Suppose $a$ and $b$ are positive integers such that $\gcd(a,b)$ is divisible by exactly $7$ distinct primes and $\mathop{\text{lcm}}[a,b]$ is divisible by exactly $28$ distinct primes. If $a$ has fewer distinct prime factors than $b$, then $a$ has at most how many distinct prime factors?
GCD{510,510 and 107!] =510,510=2 * 3 * 5 * 7 * 11 * 13 * 17{7 distinct primes].

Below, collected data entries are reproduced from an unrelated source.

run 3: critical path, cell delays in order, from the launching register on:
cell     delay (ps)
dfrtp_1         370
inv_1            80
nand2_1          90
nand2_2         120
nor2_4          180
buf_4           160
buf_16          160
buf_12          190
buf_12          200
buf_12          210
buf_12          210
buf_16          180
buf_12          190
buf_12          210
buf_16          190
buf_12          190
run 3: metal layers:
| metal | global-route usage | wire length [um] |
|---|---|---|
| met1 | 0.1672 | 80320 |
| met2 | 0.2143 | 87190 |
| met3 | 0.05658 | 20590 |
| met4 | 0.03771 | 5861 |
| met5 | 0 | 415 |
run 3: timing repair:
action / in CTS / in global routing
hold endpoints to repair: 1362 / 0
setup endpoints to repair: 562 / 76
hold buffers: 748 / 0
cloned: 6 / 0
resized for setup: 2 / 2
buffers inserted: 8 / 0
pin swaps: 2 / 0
==> src/hdl/u8u2_pkg.sv <==
// Shared types and constants for the UTF-8 to UCS-2 decoder.
package u8u2_pkg;

	localparam int unsigned ByteW  = 8;
	localparam int unsigned UnitW  = 16;
	localparam int unsigned CountW = 24;
	localparam int unsigned PendW  = 2;
	localparam int unsigned ApbW   = 32;
	localparam int unsigned AddrW  = 3;

	localparam logic [CountW-1:0] CountMax = {CountW{1'b1}};

	// Register indexes, taken from the word address of the configuration port.
	localparam logic REG_UNIT_CAPACITY = 1'b0;

	typedef enum logic [2:0] {
		ST_OK       = 3'd0,
		ST_BAD_LEAD = 3'd1,
		ST_BAD_CONT = 3'd2,
		ST_TRUNC    = 3'd3,
		ST_OVER_CAP = 3'd4
	} status_t;

	typedef struct packed {
		logic [UnitW-1:0]  code_unit;
		logic              has_unit;
		logic              msg_done;
		status_t           status;
		logic [CountW-1:0] unit_total;
	} result_t;

endpackage

==> src/hdl/u8u2_if.sv <==
// Stream interfaces for the byte input and the result output.
interface u8u2_in_if;
	import u8u2_pkg::*;

	logic             valid;
	logic             ready;
	logic [ByteW-1:0] in_byte;
	logic             in_last;

	modport source (output valid, in_byte, in_last, input ready);
	modport sink   (input valid, in_byte, in_last, output ready);
endinterface

interface u8u2_out_if;
	import u8u2_pkg::*;

	logic              valid;
	logic              ready;
	logic [UnitW-1:0]  code_unit;
	logic              has_unit;
	logic              msg_done;
	status_t           status;
	logic [CountW-1:0] unit_total;

	modport source (output valid, code_unit, has_unit, msg_done, status, unit_total,
		input ready);
	modport sink   (input valid, code_unit, has_unit, msg_done, status, unit_total,
		output ready);
endinterface

==> src/hdl/u8u2_cfg.sv <==
// APB-style register block holding the per-message unit capacity.
module u8u2_cfg (
	input  logic                        clk,
	input  logic                        arst_n,
	input  logic                        psel,
	input  logic                        penable,
	input  logic                        pwrite,
	input  logic [u8u2_pkg::AddrW-1:0]  paddr,
	input  logic [u8u2_pkg::ApbW-1:0]   pwdata,
	output logic [u8u2_pkg::ApbW-1:0]   prdata,
	output logic                        pready,
	output logic [u8u2_pkg::CountW-1:0] unit_capacity
);
	import u8u2_pkg::*;

	logic [CountW-1:0] cap_q;
	logic              wr_cap;

	assign pready = 1'b1;
	assign wr_cap = psel && penable && pwrite && pready &&
		(paddr[AddrW-1] == REG_UNIT_CAPACITY);

	always_ff @(posedge clk or negedge arst_n) begin
		if (!arst_n) begin
			cap_q <= CountMax;
		end else if (wr_cap) begin
			cap_q <= pwdata[CountW-1:0];
		end
	end

	always_comb begin
		prdata = '0;
		if (paddr[AddrW-1] == REG_UNIT_CAPACITY) begin
			prdata = {{(ApbW-CountW){1'b0}}, cap_q};
		end
	end

	assign unit_capacity = cap_q;
endmodule

==> src/hdl/u8u2_core.sv <==
// Decode stage: message state and the combinational per-byte update.
module u8u2_core (
	input  logic                        clk,
	input  logic                        arst_n,
	input  logic                        step,
	input  logic [u8u2_pkg::ByteW-1:0]  in_byte,
	input  logic                        in_last,
	input  logic [u8u2_pkg::CountW-1:0] unit_capacity,
	output logic                        produce,
	output u8u2_pkg::result_t           result
);
	import u8u2_pkg::*;

	logic [PendW-1:0]  pend_q, pend_d;
	logic [UnitW-1:0]  part_q, part_d;
	logic [CountW-1:0] units_q, units_d;
	status_t           err_q, err_d;

	logic              dec_err_q;
	logic              complete;
	logic              emit;
	logic [UnitW-1:0]  value;

	assign dec_err_q = (err_q == ST_BAD_LEAD) || (err_q == ST_BAD_CONT) ||
		(err_q == ST_TRUNC);

	always_comb begin
		pend_d   = pend_q;
		part_d   = part_q;
		units_d  = units_q;
		err_d    = err_q;
		complete = 1'b0;
		emit     = 1'b0;
		value    = '0;

		if (!dec_err_q) begin
			if (pend_q == '0) begin
				priority if (!in_byte[7]) begin
					complete = 1'b1;
					value    = {{(UnitW-ByteW){1'b0}}, in_byte};
				end else if (in_byte[7:5] == 3'b110) begin
					part_d = {5'b0, in_byte[4:0], 6'b0};
					pend_d = 2'd1;
				end else if (in_byte[7:4] == 4'b1110) begin
					part_d = {in_byte[3:0], 12'b0};
					pend_d = 2'd2;
				end else begin
					err_d  = ST_BAD_LEAD;
					pend_d = '0;
					part_d = '0;
				end
			end else if (in_byte[7:6] != 2'b10) begin
				err_d  = ST_BAD_CONT;
				pend_d = '0;
				part_d = '0;
			end else if (pend_q == 2'd2) begin
				pend_d = 2'd1;
				part_d = part_q | {4'b0, in_byte[5:0], 6'b0};
			end else begin
				complete = 1'b1;
				value    = part_q | {10'b0, in_byte[5:0]};
				pend_d   = '0;
				part_d   = '0;
			end
		end

		// A completed unit is counted, saturating at CountMax; it is passed on only while the
		// message is clean and below capacity.
		if (complete) begin
			if (units_q >= unit_capacity) begin
				if (err_q == ST_OK) begin
					err_d = ST_OVER_CAP;
				end
			end else begin
				emit = (err_q == ST_OK);
			end
			if (units_q != CountMax) begin
				units_d = units_q + 1'b1;
			end
		end

		if (in_last && (pend_d != '0) && (err_d == ST_OK || err_d == ST_OVER_CAP)) begin
			err_d = ST_TRUNC;
		end

		produce           = emit || in_last;
		result.code_unit  = emit ? value : '0;
		result.has_unit   = emit;
		result.msg_done   = in_last;
		result.status     = in_last ? err_d : ST_OK;
		result.unit_total = in_last ? units_d : '0;
	end

	always_ff @(posedge clk or negedge arst_n) begin
		if (!arst_n) begin
			pend_q  <= '0;
			part_q  <= '0;
			units_q <= '0;
			err_q   <= ST_OK;
		end else if (step) begin
			if (in_last) begin
				pend_q  <= '0;
				part_q  <= '0;
				units_q <= '0;
				err_q   <= ST_OK;
			end else begin
				pend_q  <= pend_d;
				part_q  <= part_d;
				units_q <= units_d;
				err_q   <= err_d;
			end
		end
	end
endmodule

==> src/hdl/utf8_to_ucs2_decoder.sv <==
// Top level of the UTF-8 to UCS-2 decoder.
//
//   channel   dir   handshake        payload
//   in_ch     in    valid / ready    in_byte, in_last
//   out_ch    out   valid / ready    code_unit, has_unit, msg_done, status, unit_total
//   apb       in    psel / penable   paddr, pwdata, prdata (unit_capacity at 0x0)
//
// One byte per cycle while the output is not stalled: a byte sits in the input
// register, is decoded combinationally against the message state and its result,
// if any, lands in the output register. Reset clears the message state and sets
// unit_capacity to its maximum. A stalled output holds the output register and
// the input register still takes one more request behind it.
module utf8_to_ucs2_decoder (
	input  logic                       clk,
	input  logic                       arst_n,
	u8u2_in_if.sink                    in_ch,
	u8u2_out_if.source                 out_ch,
	input  logic                       psel,
	input  logic                       penable,
	input  logic                       pwrite,
	input  logic [u8u2_pkg::AddrW-1:0] paddr,
	input  logic [u8u2_pkg::ApbW-1:0]  pwdata,
	output logic [u8u2_pkg::ApbW-1:0]  prdata,
	output logic                       pready
);
	import u8u2_pkg::*;

	logic              valid_s1;
	logic [ByteW-1:0]  byte_s1;
	logic              last_s1;
	logic              valid_s2;
	result_t           res_s2;

	logic [CountW-1:0] unit_capacity;
	logic              produce;
	result_t           result;
	logic              step;
	logic              take_in;

	u8u2_cfg u_cfg (
		.clk           (clk),
		.arst_n        (arst_n),
		.psel          (psel),
		.penable       (penable),
		.pwrite        (pwrite),
		.paddr         (paddr),
		.pwdata        (pwdata),
		.prdata        (prdata),
		.pready        (pready),
		.unit_capacity (unit_capacity)
	);

	u8u2_core u_core (
		.clk           (clk),
		.arst_n        (arst_n),
		.step          (step),
		.in_byte       (byte_s1),
		.in_last       (last_s1),
		.unit_capacity (unit_capacity),
		.produce       (produce),
		.result        (result)
	);

	// A byte that yields no result can retire even while the output is blocked.
	assign step        = valid_s1 && (!produce || !valid_s2 || out_ch.ready);
	assign take_in     = in_ch.valid && in_ch.ready;
	assign in_ch.ready = !valid_s1 || step;

	always_ff @(posedge clk or negedge arst_n) begin
		if (!arst_n) begin
			valid_s1 <= 1'b0;
		end else if (in_ch.ready) begin
			valid_s1 <= in_ch.valid;
		end
	end

	always_ff @(posedge clk) begin
		if (take_in) begin
			byte_s1 <= in_ch.in_byte;
			last_s1 <= in_ch.in_last;
		end
	end

	always_ff @(posedge clk or negedge arst_n) begin
		if (!arst_n) begin
			valid_s2 <= 1'b0;
		end else if (step && produce) begin
			valid_s2 <= 1'b1;
		end else if (out_ch.ready) begin
			valid_s2 <= 1'b0;
		end
	end

	always_ff @(posedge clk) begin
		if (step && produce) begin
			res_s2 <= result;
		end
	end

	assign out_ch.valid      = valid_s2;
	assign out_ch.code_unit  = res_s2.code_unit;
	assign out_ch.has_unit   = res_s2.has_unit;
	assign out_ch.msg_done   = res_s2.msg_done;
	assign out_ch.status     = res_s2.status;
	assign out_ch.unit_total = res_s2.unit_total;
endmodule
==> src/flat_wrapper.sv <==
// flat-port wrapper written by rule: the top's interface ports become plain ports
module utf8_to_ucs2_decoder_flat import u8u2_pkg::*;
  (clk, arst_n, psel, penable, pwrite, paddr, pwdata, prdata, pready, in_ch_valid, in_ch_in_byte, in_ch_in_last, in_ch_ready, out_ch_valid, out_ch_code_unit, out_ch_has_unit, out_ch_msg_done, out_ch_status, out_ch_unit_total, out_ch_ready);
  u8u2_in_if in_ch_i ();
  u8u2_out_if out_ch_i ();
  input  logic clk;
  input  logic arst_n;
  input  logic psel;
  input  logic penable;
  input  logic pwrite;
  input  logic [u8u2_pkg::AddrW-1:0] paddr;
  input  logic [u8u2_pkg::ApbW-1:0] pwdata;
  output logic [u8u2_pkg::ApbW-1:0] prdata;
  output logic pready;
  input wire logic [$bits(in_ch_i.valid)-1:0] in_ch_valid;
  input wire logic [$bits(in_ch_i.in_byte)-1:0] in_ch_in_byte;
  input wire logic [$bits(in_ch_i.in_last)-1:0] in_ch_in_last;
  output wire logic [$bits(in_ch_i.ready)-1:0] in_ch_ready;
  output wire logic [$bits(out_ch_i.valid)-1:0] out_ch_valid;
  output wire logic [$bits(out_ch_i.code_unit)-1:0] out_ch_code_unit;
  output wire logic [$bits(out_ch_i.has_unit)-1:0] out_ch_has_unit;
  output wire logic [$bits(out_ch_i.msg_done)-1:0] out_ch_msg_done;
  output wire logic [$bits(out_ch_i.status)-1:0] out_ch_status;
  output wire logic [$bits(out_ch_i.unit_total)-1:0] out_ch_unit_total;
  input wire logic [$bits(out_ch_i.ready)-1:0] out_ch_ready;
  assign in_ch_i.valid = in_ch_valid;
  assign in_ch_i.in_byte = in_ch_in_byte;
  assign in_ch_i.in_last = in_ch_in_last;
  assign in_ch_ready = in_ch_i.ready;
  assign out_ch_valid = out_ch_i.valid;
  assign out_ch_code_unit = out_ch_i.code_unit;
  assign out_ch_has_unit = out_ch_i.has_unit;
  assign out_ch_msg_done = out_ch_i.msg_done;
  assign out_ch_status = out_ch_i.status;
  assign out_ch_unit_total = out_ch_i.unit_total;
  assign out_ch_i.ready = out_ch_ready;
  utf8_to_ucs2_decoder u_core (.clk(clk), .arst_n(arst_n), .in_ch(in_ch_i), .out_ch(out_ch_i), .psel(psel), .penable(penable), .pwrite(pwrite), .paddr(paddr), .pwdata(pwdata), .prdata(prdata), .pready(pready));
endmodule
==> config.mk <==
export PLATFORM = sky130hd
export DESIGN_NAME = utf8_to_ucs2_decoder_flat
export DESIGN_NICKNAME = d
export VERILOG_FILES = /design/src/hdl/u8u2_pkg.sv /design/src/hdl/u8u2_if.sv /design/src/hdl/u8u2_cfg.sv /design/src/hdl/u8u2_core.sv /design/src/hdl/utf8_to_ucs2_decoder.sv /design/src/flat_wrapper.sv
export SDC_FILE = /design/constraint.sdc
export NUM_CORES = 1
export LEC_CHECK = 0
export BUFFER_PORTS_ARGS = -buffer_cell sky130_fd_sc_hd__buf_2
export CORE_MARGIN = 2
export CORE_UTILIZATION = 40
export CTS_CLUSTER_DIAMETER = 30
export DETAILED_ROUTE_END_ITERATION = 12
export PLACE_DENSITY_LB_ADDON = 0.12
export SYNTH_ARGS = -nofsm -noshare
export SYNTH_HDL_FRONTEND = slang
export SYNTH_SLANG_ARGS = --single-unit
export TNS_END_PERCENT = 20
==> constraint.sdc <==
create_clock -name clk -period 7.4 [get_ports clk]
set_input_delay 0.37 -clock clk [delete_from_list [all_inputs] [get_ports clk]]
set_output_delay 0.37 -clock clk [all_outputs]
set_load 0.02 [all_outputs]
==> results_dict.tcl <==
set metrics [dict create \
    endpoint_kind "flip-flop" \
    syn_inst 576 \
    place_congestion 0.831 \
    p_leak_nw 3.31 \
    ys_types 63 \
    p_switching_mw 0.649 \
    rr_worst_depth 10 \
    htree_num_levels 4 \
    drive_gt1_share_pct 30.1 \
    rsz0062_at_grt "no" \
    hp-start "in_ch_in_byte[0]" \
    min_to "u_core.byte_s1[0]" \
    post-cts-setup-buffers 0 \
    yosysSeqAreaShare_pct 52.9 \
    numCtsBuffers 17 \
    cts_tree "done" \
    antenna_cells 0 \
    tightestPinTransition_ns 1.03 \
    setup_viol 0 \
    fp.dieArea_mm2 0.0165 \
    powerDensity_mw_per_mm2 284 \
    dr_total_vias 4751 \
    status "complete, no violations" \
    r2r-start "u_core.u_cfg.unit_capacity[21]" \
    cp.arrival_ns 3.98 \
    clockBufferDepth 2 \
    synth_area_leaders "edfxtp_1, dfrtp_1, dfstp_2, ha_1, mux2_2" \
    r2r_slack_ns 3.47 \
    clk_latency_ns 0.43 \
    max_slew_margin_pct 30.7 \
    grt_max_degree 66 \
    r2r_end "u_core.out_ch.unit_total[23]" \
    wirelength_met1_um 6800 \
    grt.total_usage_pct 18.9 \
    cts_hold_buf 0 \
    syn_to_final_growth_pct 21.1 \
    wl_met2_um 6900 \
    drt-initial-drc-count 261 \
    clk_pin_slew_ns 0.06 \
    root_buffer "clkbuf_16" \
    avgSynthCellArea_um2 10.8 \
    cap_violations 0 \
    grt_pass1_wl_um 24000 \
    synth_seq_cells 119 \
    synth_top_area_cell "edfxtp_1" \
    swShare_pct 30.5 \
    cts.sinks 119 \
    top_layer "met4" \
    synth-edff-count 54 \
    routed_via_density 5.35 \
    finalNetCount 763 \
    yosys_warnings 0 \
    die_y_um 128 \
    hold_class "primary input to flip-flop" \
    power_frac_seq_pct 39.8 \
    overflow 0 \
    drc 0 \
    crit_type "flip-flop to flip-flop" \
    p_comb_share_pct 19.8 \
    dp_hpwl_um 10400 \
    port_buffers 111 \
    boundaryPins 131 \
    critPathMaxFanout 45 \
    fin_ws_ns 3.47 \
    start_kind "flip-flop" \
    row_count 45 \
    cts_resized 0 \
    crit_required_ns 7.45 \
    hold_viol 0 \
    async_flop_share_pct 54.6 \
    wl_met3_um 806 \
    grt_pass1_vias 4807 \
    antenna_found_initial 0 \
    slew_violations 0 \
    core-area_mm2 0.0151 \
    yosysTopAreaCellShare_pct 26.2 \
    post-place-ws_ns 3.43 \
    ant_nets 0 \
    fin_setup_tns_ns 0 \
    drt_wl_total_um 14800 \
    wire_per_inst_um 16.6 \
    fmax_ghz 0.254 \
    pwr-share-clk_pct 40.4 \
    post-route-period-util_pct 53.1 \
    internal_power_mw 1.48 \
    chipWidth_um 128 \
    netlist_area_mm2 0.00620 \
    start_util_pct 40.9 \
    hold_depth 1 \
    fin_skew_ns 0.0114 \
    min_period_ns 3.93 \
    ir_drop_mv 0.187 \
    fillerInstances 1394 \
    dr.pass1.iters 4 \
    ys.flop_type "edfxtp_1" \
]
-- routing by layer --
layer / GRT usage [%] / up-vias
li1: - / 2291
met4: 8.14 / 0
met1: 24.4 / 2290
met3: 4.99 / 21
met2: 30.2 / 149
met5: 0 / -
-- synth_stat cells, types with 8 or more instances --
library cell / instances
o22ai_1: 10
and2_1: 12
nand2_1: 30
xnor2_1: 10
a22oi_1: 14
edfxtp_1: 54
a32o_1: 9
buf_4: 11
dfstp_2: 24
nor2b_1: 8
and3_1: 15
ha_1: 25
nand3_1: 18
nor3_1: 9
inv_1: 44
nor2_1: 61
clkbuf_1: 13
dfrtp_1: 41
or3_1: 12
o21ai_0: 23
mux2_2: 24
nand2b_1: 8
a21oi_1: 31
-- power by group through the flow --
stage | clock network [mW] | registers [mW] | logic (mW)
finish | 0.861 | 0.848 | 0.422
global route | 0.915 | 0.858 | 0.469
CTS | 0.881 | 0.849 | 0.425
detailed placement | 0 | 0.861 | 0.424
global placement | 0 | 0.856 | 0.413
floorplan | 0 | 0.892 | 0.258
-- worst max path at each step --
stage,cells after the start,slack [ns],to,start
2_1_floorplan,9,3.08,u_core.out_ch.code_unit[0],u_core.u_cfg.unit_capacity[21]
3_3_place_gp,10,3.52,u_core.out_ch.unit_total[17],u_core.u_cfg.unit_capacity[21]
3_5_place_dp,10,3.43,u_core.out_ch.unit_total[23],u_core.u_cfg.unit_capacity[21]
4_1_cts,10,3.44,u_core.out_ch.unit_total[15],u_core.u_cfg.unit_capacity[21]
5_1_grt,10,3.05,u_core.out_ch.unit_total[23],u_core.u_cfg.unit_capacity[21]
6_report,10,3.47,u_core.out_ch.unit_total[23],u_core.u_cfg.unit_capacity[21]
-- placed cells by master, fill, tap and decap left out, drive strengths merged, types with 5 or more instances in the layout --
cell | netlist | final
nor4 | 7 | 7
buf | 18 | 116
o22ai | 10 | 10
nor2 | 61 | 61
xnor2 | 10 | 10
a22oi | 14 | 14
nor3 | 9 | 9
clkbuf | 13 | 17
nor2b | 8 | 8
dfrtp | 41 | 41
nand3 | 18 | 18
and2 | 12 | 12
ha | 25 | 25
nand2 | 30 | 30
clkinv | 1 | 5
mux2 | 24 | 24
o31ai | 5 | 5
inv | 44 | 50
dfstp | 24 | 24
edfxtp | 54 | 54
a21oi | 31 | 31
a32o | 9 | 9
or3 | 12 | 12
o21ai | 25 | 25
conb | 2 | 9
nand2b | 8 | 8
and3 | 15 | 15
nand4 | 8 | 8
-- worst max-delay path, stage by stage, from the launching register on --
cell	delay (ns)
dfstp_2	0.52
inv_1	0.05
ha_1	0.29
a21oi_1	0.15
nor2b_1	0.06
o21ai_0	0.51
nand4_4	0.27
nor2_1	0.72
o21ai_0	0.33
nor2_4	0.13
buf_4	0.51
-- cells by family (layout without fill, tap and decap cells) --
family / after synthesis / in the layout / share of synthesized area [%]
other: 2 / 9 / 0.121
muxes: 25 / 25 / 4.52
buffers and inverters: 76 / 193 / 5.51
DFF: 119 / 119 / 52.9
and+or+nand+nor: 198 / 198 / 16.9
xor gates and xnor gates: 13 / 13 / 1.84
AOI/OAI and AO/OA: 118 / 118 / 13.2
adders and majority gates: 25 / 25 / 5.05
-- sequential cells by signal, summed over array words and instances, names as in the netlist --
| name | cells |
|---|---|
| u_core.out_ch.code_unit | 16 |
| u_core.out_ch.msg_done | 1 |
| u_core.u_cfg.unit_capacity | 24 |
| u_core.valid_s1 | 1 |
| u_core.out_ch.valid | 1 |
| u_core.u_core.part_q | 10 |
| u_core.u_core.pend_q | 2 |
| u_core.out_ch.has_unit | 1 |
| u_core.byte_s1 | 8 |
| u_core.last_s1 | 1 |
| u_core.out_ch.status | 3 |
| u_core.out_ch.unit_total | 24 |
| u_core.u_core.err_q | 3 |
| u_core.u_core.units_q | 24 |
-- cell type report --
type                       instances  area (um^2)  share of cell area [%]
timing repair buffer             116          593                    7.90
sequential                       119         3280                    43.7
clock inverter                    15          191                    2.55
multi-input combinational        388         2610                    34.8
inverter                          45          169                    2.25
tap                              188          235                    3.13
clock buffer                      17          425                    5.67
-- metrics by stage --
step	std cells	instance area, um^2	util [%]	hold WS [ns]	power [mW]
floorplan	583	6220	-	0.0744	1.15
detailed placement	856	6890	45.5	0.503	1.29
finish	888	7500	49.5	0.120	2.13
global placement	856	6890	45.5	0.498	1.27
global route	888	7500	49.5	0.103	2.24
CTS	888	7500	49.5	0.0986	2.16
No activity file was read; power rests on OpenSTA's default activity.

LCM{510,510, 107!} =107!= 2^102 * 3^50 * 5^25 * 7^17 * 11^9 * 13^8 * 17^6 * 19^5 * 23^4 * 29^3 * 31^3 * 37^2 * 41^2 * 43^2 * 47^2 * 53^2 * 59 * 61 * 67 * 71 * 73 * 79 * 83 * 89 * 97 * 101 * 103 * 107
{28 distinct primes}.
a and b have 7 prime factors in common.
a*b has 28 prime factors
so the number of prime factors of a or b that are not common to both is 21
a has less prime factors than b so at most 10 of these 21 extra prime factors belong to a
So the most prime factors that a can have is 7+10 =17